— Exercise aim —
Look through the records below for the line with "inverters | 113 |" and the line with "a21oi_1,36,34", then return those lines and all lines between, exactly.

Start of Given records

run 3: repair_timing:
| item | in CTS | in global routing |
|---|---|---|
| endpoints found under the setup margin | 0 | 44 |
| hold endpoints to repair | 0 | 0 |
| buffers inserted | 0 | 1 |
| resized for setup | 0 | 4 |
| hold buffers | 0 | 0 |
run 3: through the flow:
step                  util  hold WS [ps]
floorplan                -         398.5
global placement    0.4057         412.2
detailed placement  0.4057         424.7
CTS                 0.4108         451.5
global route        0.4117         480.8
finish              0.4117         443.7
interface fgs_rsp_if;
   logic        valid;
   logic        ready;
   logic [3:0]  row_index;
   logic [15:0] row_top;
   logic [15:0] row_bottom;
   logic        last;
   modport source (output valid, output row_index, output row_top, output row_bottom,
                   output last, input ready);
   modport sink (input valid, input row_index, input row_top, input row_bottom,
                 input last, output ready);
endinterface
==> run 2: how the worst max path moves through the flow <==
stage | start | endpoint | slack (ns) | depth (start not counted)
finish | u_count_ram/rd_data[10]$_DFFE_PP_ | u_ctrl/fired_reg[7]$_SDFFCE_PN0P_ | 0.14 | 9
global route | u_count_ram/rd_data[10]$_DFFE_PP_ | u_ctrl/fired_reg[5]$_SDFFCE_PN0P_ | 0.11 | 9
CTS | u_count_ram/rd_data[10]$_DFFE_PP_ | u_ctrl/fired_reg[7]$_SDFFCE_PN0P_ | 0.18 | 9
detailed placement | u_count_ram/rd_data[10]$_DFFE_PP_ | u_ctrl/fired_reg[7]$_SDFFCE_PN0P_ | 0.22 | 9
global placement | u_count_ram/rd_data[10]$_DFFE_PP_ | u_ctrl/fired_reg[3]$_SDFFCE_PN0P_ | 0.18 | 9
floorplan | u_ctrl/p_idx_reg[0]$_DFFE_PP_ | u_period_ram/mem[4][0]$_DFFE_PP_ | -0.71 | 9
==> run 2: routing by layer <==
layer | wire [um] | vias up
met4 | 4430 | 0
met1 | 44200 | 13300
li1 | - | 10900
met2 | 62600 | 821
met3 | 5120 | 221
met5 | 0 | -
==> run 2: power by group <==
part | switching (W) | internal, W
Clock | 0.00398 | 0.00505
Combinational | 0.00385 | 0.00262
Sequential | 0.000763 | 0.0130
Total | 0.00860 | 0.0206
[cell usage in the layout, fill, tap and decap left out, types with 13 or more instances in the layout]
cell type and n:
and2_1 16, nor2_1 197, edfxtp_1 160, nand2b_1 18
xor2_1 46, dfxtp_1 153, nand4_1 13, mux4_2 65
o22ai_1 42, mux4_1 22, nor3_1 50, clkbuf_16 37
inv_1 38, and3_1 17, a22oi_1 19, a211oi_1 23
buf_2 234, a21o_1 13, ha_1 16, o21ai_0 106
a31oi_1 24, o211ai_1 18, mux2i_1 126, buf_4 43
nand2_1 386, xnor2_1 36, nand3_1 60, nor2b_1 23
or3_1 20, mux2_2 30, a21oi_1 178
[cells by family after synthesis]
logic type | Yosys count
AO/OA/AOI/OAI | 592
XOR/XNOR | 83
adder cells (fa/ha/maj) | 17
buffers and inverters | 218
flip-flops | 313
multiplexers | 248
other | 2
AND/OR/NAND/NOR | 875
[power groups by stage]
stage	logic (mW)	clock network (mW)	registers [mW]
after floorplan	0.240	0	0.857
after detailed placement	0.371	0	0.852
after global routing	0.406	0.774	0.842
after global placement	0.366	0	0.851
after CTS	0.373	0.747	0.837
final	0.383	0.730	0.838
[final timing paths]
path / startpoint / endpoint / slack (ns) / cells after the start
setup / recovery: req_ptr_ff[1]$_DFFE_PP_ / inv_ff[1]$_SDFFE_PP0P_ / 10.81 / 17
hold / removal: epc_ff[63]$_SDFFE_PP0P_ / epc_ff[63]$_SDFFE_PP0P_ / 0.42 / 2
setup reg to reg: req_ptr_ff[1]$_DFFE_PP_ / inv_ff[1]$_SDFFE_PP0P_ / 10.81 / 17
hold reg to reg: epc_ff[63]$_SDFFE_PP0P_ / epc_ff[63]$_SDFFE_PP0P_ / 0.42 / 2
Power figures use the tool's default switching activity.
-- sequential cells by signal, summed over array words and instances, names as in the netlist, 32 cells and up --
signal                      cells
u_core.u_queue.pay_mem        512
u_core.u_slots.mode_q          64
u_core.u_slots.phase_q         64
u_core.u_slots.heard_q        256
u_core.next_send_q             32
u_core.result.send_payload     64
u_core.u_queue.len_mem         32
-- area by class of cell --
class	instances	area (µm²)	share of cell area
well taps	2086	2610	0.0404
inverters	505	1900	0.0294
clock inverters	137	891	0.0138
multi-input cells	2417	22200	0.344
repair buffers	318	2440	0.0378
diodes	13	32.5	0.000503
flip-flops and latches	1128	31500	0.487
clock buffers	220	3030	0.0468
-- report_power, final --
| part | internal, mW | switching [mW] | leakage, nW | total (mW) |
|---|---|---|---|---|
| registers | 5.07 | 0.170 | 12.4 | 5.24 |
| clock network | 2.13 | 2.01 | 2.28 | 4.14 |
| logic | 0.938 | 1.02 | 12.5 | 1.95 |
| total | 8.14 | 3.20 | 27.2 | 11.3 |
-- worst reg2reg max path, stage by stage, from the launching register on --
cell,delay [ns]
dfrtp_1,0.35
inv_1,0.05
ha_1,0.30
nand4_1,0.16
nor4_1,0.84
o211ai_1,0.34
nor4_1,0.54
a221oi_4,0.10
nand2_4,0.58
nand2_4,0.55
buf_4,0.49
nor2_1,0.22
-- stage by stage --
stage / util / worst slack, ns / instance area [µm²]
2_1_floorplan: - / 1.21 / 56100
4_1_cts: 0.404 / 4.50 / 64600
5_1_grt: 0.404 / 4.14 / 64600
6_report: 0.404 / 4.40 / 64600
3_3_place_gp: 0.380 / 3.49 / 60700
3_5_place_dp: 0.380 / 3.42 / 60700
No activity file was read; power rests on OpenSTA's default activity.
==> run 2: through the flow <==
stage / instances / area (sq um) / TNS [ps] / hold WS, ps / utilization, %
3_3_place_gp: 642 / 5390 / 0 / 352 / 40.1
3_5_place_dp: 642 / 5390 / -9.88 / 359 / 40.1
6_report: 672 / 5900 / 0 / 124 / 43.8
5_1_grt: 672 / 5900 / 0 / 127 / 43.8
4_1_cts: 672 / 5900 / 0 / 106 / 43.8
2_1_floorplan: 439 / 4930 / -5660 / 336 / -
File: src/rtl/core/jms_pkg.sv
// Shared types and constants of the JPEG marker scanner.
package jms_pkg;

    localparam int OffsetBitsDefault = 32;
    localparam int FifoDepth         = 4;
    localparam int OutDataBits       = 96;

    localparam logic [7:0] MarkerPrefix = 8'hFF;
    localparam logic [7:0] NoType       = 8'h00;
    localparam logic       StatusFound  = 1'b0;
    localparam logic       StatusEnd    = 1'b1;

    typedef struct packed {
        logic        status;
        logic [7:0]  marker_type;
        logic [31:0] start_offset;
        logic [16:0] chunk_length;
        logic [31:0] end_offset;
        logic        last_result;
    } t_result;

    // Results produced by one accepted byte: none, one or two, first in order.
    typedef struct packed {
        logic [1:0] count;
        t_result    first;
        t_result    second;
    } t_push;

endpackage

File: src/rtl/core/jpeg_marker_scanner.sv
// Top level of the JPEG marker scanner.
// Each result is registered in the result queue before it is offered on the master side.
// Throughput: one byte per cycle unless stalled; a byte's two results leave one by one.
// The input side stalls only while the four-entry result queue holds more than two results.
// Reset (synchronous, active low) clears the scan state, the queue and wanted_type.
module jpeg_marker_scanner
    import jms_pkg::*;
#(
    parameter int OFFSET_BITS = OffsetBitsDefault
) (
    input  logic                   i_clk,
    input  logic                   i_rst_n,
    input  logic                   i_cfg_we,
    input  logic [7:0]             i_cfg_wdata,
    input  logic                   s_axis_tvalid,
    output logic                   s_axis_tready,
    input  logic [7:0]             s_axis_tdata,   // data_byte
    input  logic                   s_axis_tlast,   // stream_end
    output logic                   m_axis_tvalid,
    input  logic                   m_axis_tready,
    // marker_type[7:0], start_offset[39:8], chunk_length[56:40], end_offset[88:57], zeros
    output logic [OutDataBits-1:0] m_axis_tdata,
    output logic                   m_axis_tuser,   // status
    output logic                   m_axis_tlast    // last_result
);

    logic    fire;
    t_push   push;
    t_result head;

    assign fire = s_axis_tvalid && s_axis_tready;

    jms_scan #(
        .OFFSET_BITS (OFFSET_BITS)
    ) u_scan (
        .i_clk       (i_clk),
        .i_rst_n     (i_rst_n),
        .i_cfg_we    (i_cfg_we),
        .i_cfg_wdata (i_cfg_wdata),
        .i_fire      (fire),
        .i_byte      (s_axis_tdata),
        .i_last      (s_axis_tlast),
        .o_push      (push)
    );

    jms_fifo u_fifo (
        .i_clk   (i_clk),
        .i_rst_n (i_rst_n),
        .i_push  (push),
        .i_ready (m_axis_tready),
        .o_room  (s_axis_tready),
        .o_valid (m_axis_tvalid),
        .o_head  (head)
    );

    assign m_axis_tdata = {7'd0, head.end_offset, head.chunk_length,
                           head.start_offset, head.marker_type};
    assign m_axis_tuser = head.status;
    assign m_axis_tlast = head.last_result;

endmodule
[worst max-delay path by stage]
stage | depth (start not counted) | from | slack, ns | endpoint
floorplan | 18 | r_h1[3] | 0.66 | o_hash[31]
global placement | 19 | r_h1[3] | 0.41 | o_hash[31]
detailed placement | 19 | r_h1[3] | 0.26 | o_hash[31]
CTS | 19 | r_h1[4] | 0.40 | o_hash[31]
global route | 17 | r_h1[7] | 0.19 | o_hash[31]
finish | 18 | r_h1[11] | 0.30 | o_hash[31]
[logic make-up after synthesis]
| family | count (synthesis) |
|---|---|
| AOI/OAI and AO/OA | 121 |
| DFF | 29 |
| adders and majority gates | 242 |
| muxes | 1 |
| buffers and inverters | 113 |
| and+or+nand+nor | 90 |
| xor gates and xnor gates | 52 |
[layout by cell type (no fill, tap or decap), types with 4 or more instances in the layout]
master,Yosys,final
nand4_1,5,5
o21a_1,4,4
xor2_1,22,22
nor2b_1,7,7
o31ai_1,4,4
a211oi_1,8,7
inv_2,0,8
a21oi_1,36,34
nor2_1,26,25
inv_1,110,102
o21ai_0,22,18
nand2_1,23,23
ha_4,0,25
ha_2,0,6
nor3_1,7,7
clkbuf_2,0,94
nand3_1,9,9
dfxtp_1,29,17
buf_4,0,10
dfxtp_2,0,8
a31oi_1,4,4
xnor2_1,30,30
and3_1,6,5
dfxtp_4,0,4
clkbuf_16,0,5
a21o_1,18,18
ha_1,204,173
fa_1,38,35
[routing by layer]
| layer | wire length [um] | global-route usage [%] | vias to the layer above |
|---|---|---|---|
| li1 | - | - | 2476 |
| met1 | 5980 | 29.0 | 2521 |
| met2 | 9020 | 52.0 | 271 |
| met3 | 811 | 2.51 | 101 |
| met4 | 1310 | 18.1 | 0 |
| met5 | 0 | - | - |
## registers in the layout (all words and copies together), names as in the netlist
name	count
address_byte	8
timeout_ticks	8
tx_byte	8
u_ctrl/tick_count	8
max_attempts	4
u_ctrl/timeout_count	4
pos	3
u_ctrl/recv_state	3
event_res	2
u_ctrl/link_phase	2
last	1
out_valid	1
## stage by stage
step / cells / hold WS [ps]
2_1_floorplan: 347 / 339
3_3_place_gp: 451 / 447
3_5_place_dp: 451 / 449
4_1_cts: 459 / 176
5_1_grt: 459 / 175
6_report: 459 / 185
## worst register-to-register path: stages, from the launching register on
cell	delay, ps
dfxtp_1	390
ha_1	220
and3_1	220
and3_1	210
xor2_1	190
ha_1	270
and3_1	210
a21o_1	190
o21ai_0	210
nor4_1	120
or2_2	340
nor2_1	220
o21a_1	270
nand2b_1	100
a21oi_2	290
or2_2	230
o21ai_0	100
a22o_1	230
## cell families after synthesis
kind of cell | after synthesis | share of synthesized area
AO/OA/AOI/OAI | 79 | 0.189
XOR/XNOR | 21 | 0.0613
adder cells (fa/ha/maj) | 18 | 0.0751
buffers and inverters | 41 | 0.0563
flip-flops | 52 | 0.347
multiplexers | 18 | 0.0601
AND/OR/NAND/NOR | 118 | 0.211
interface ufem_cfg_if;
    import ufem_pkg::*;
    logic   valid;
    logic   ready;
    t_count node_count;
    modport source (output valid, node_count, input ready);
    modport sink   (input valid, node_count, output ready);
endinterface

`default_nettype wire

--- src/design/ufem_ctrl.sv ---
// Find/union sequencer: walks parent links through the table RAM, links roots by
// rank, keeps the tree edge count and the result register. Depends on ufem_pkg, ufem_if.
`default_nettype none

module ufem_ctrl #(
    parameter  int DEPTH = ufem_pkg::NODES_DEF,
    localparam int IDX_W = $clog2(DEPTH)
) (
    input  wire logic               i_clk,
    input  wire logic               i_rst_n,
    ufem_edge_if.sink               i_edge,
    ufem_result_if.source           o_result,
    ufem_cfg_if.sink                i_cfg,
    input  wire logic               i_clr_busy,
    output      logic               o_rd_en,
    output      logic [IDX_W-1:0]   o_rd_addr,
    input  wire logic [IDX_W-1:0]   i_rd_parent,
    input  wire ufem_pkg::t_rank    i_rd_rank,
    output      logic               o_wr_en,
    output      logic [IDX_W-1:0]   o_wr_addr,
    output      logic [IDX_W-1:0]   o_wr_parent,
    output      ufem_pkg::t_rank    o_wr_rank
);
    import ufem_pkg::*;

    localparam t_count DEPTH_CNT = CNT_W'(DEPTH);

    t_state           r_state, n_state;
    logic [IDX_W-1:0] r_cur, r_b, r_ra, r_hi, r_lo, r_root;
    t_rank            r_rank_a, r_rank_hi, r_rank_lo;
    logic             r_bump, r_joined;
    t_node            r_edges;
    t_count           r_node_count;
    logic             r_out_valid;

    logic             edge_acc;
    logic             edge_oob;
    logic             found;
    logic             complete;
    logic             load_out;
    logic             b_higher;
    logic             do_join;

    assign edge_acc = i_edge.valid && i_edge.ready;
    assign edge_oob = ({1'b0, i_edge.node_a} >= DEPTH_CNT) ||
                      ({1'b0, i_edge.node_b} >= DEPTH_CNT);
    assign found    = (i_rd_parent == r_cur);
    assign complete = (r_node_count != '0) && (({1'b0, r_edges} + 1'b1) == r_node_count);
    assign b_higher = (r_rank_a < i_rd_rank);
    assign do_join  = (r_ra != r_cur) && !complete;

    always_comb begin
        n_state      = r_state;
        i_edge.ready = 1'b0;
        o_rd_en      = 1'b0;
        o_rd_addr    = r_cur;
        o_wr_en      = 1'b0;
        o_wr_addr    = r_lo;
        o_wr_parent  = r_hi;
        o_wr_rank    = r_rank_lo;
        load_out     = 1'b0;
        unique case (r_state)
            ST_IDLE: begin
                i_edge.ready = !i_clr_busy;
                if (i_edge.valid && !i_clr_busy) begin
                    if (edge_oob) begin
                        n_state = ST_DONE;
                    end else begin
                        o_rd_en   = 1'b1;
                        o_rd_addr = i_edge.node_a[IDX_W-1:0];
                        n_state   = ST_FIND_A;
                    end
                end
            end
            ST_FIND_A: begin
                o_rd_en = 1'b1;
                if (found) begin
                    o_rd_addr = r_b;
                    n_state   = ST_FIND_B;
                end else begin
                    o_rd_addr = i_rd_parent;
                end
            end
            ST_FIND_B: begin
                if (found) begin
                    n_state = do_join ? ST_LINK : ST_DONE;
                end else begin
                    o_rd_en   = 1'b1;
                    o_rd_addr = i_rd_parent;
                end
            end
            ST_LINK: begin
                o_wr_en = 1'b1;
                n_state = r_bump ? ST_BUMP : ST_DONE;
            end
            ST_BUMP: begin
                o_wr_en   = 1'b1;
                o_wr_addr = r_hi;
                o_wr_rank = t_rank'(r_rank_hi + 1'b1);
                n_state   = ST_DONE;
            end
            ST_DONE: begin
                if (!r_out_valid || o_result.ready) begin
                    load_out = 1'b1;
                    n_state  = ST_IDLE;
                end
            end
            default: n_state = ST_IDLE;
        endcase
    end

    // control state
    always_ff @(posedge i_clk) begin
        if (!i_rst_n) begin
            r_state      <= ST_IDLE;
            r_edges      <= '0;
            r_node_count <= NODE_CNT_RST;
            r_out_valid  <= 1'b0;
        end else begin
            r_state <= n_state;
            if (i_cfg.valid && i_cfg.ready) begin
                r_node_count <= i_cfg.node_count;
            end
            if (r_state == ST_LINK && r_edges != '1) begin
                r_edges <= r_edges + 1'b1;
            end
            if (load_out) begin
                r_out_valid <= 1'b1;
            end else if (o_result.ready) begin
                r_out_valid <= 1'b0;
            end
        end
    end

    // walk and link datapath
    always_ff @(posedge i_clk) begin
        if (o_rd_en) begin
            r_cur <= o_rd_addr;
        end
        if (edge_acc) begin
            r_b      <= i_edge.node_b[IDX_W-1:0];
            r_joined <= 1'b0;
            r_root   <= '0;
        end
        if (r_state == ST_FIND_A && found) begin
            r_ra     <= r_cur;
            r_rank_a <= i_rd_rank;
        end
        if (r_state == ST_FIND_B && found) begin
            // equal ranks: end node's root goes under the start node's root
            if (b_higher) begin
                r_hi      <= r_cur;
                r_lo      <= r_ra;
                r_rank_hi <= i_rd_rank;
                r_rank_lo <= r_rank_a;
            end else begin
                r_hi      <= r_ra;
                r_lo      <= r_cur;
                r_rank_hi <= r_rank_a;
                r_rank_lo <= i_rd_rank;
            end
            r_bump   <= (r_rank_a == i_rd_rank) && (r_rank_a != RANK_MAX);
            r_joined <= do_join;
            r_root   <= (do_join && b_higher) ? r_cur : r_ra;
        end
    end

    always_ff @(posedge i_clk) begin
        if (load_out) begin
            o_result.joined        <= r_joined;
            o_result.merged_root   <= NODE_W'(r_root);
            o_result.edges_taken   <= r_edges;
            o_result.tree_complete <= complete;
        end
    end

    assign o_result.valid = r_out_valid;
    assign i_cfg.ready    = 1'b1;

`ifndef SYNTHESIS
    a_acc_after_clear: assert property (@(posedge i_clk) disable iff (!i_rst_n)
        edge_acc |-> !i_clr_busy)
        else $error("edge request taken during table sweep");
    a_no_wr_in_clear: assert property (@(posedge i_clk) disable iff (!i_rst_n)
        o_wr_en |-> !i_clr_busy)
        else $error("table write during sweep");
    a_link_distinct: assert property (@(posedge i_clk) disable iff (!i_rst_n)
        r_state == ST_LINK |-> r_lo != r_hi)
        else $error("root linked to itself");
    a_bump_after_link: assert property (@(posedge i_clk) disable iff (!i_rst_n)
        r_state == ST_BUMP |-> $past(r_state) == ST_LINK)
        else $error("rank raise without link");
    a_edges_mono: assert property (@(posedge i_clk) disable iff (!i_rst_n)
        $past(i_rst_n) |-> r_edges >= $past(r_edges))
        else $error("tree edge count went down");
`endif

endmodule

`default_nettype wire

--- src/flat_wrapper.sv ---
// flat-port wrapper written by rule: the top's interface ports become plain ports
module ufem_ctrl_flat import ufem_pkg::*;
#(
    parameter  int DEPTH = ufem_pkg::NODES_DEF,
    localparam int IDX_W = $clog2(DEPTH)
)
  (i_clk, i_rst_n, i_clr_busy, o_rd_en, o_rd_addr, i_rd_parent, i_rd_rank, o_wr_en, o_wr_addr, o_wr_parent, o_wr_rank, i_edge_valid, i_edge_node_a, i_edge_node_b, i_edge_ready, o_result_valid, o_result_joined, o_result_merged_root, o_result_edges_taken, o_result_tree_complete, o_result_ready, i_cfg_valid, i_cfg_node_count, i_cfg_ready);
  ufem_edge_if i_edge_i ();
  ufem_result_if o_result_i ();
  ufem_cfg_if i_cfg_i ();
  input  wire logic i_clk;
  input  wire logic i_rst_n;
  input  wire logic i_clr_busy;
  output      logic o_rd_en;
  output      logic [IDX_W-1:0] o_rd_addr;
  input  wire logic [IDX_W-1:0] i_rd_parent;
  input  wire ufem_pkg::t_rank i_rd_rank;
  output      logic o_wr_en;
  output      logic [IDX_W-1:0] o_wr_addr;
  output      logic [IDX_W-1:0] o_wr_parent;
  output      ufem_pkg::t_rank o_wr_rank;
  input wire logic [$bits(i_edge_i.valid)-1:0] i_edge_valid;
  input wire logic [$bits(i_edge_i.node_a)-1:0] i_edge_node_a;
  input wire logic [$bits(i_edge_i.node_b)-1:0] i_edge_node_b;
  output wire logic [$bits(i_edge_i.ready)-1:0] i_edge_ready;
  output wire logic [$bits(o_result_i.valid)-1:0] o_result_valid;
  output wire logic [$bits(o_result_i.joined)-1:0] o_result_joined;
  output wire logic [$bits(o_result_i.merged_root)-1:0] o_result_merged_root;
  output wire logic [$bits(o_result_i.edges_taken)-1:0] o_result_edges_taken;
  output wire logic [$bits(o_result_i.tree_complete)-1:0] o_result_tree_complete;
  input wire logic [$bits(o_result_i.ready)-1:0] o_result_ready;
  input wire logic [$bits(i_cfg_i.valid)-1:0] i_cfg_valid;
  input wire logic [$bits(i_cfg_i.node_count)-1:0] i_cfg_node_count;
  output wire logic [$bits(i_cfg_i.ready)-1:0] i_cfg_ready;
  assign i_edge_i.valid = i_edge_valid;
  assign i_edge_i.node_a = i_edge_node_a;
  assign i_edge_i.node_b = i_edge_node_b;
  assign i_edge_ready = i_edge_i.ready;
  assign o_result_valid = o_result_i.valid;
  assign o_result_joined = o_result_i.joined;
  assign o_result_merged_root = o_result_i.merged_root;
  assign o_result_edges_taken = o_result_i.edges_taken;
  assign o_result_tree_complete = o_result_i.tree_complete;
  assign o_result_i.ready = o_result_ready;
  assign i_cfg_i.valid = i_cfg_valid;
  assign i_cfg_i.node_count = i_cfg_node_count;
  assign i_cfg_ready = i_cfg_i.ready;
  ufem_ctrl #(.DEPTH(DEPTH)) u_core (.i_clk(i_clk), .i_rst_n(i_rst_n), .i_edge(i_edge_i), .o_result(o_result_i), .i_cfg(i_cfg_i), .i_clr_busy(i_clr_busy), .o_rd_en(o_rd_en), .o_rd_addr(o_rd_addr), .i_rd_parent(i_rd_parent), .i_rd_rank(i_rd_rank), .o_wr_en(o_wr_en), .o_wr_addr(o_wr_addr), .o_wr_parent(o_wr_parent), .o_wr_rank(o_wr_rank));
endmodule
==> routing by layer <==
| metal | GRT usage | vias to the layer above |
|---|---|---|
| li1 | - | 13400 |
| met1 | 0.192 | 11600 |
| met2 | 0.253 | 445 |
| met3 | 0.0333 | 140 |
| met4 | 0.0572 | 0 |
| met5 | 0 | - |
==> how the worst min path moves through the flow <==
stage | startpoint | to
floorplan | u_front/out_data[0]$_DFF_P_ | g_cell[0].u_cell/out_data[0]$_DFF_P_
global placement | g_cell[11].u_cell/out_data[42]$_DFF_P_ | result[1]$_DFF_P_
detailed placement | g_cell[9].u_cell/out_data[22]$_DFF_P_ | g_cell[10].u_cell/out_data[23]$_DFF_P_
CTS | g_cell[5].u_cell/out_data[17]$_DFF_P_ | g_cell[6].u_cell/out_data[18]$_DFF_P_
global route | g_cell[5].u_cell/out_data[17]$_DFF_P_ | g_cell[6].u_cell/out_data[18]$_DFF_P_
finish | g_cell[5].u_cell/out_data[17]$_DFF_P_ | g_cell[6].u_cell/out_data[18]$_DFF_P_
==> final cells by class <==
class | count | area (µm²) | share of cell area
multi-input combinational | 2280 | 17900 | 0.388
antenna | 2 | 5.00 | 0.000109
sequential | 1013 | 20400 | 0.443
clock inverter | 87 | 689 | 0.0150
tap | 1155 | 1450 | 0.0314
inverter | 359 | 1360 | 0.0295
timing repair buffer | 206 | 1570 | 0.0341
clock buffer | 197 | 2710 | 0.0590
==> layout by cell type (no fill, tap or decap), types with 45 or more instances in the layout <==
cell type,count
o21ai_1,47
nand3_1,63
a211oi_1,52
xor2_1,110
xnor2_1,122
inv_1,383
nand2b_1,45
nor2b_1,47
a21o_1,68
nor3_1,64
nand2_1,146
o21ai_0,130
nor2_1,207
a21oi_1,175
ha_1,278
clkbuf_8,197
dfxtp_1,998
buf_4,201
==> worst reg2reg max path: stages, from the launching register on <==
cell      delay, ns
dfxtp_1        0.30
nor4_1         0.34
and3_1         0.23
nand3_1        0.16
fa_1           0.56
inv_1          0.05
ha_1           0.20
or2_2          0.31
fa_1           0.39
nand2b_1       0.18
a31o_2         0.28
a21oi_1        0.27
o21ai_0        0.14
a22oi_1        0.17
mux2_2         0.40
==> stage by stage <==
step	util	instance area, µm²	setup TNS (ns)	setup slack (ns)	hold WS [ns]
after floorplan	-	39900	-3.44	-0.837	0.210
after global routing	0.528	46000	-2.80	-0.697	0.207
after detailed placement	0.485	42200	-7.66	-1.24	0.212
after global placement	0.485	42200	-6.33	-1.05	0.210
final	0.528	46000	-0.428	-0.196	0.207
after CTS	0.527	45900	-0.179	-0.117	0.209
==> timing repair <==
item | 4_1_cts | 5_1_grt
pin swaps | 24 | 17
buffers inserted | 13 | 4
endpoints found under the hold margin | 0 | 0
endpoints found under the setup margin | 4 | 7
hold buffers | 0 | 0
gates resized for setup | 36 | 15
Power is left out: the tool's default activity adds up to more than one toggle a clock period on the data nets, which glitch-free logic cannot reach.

End of Given records

— Exercise solution —
| buffers and inverters | 113 |
| and+or+nand+nor | 90 |
| xor gates and xnor gates | 52 |
[layout by cell type (no fill, tap or decap), types with 4 or more instances in the layout]
master,Yosys,final
nand4_1,5,5
o21a_1,4,4
xor2_1,22,22
nor2b_1,7,7
o31ai_1,4,4
a211oi_1,8,7
inv_2,0,8
a21oi_1,36,34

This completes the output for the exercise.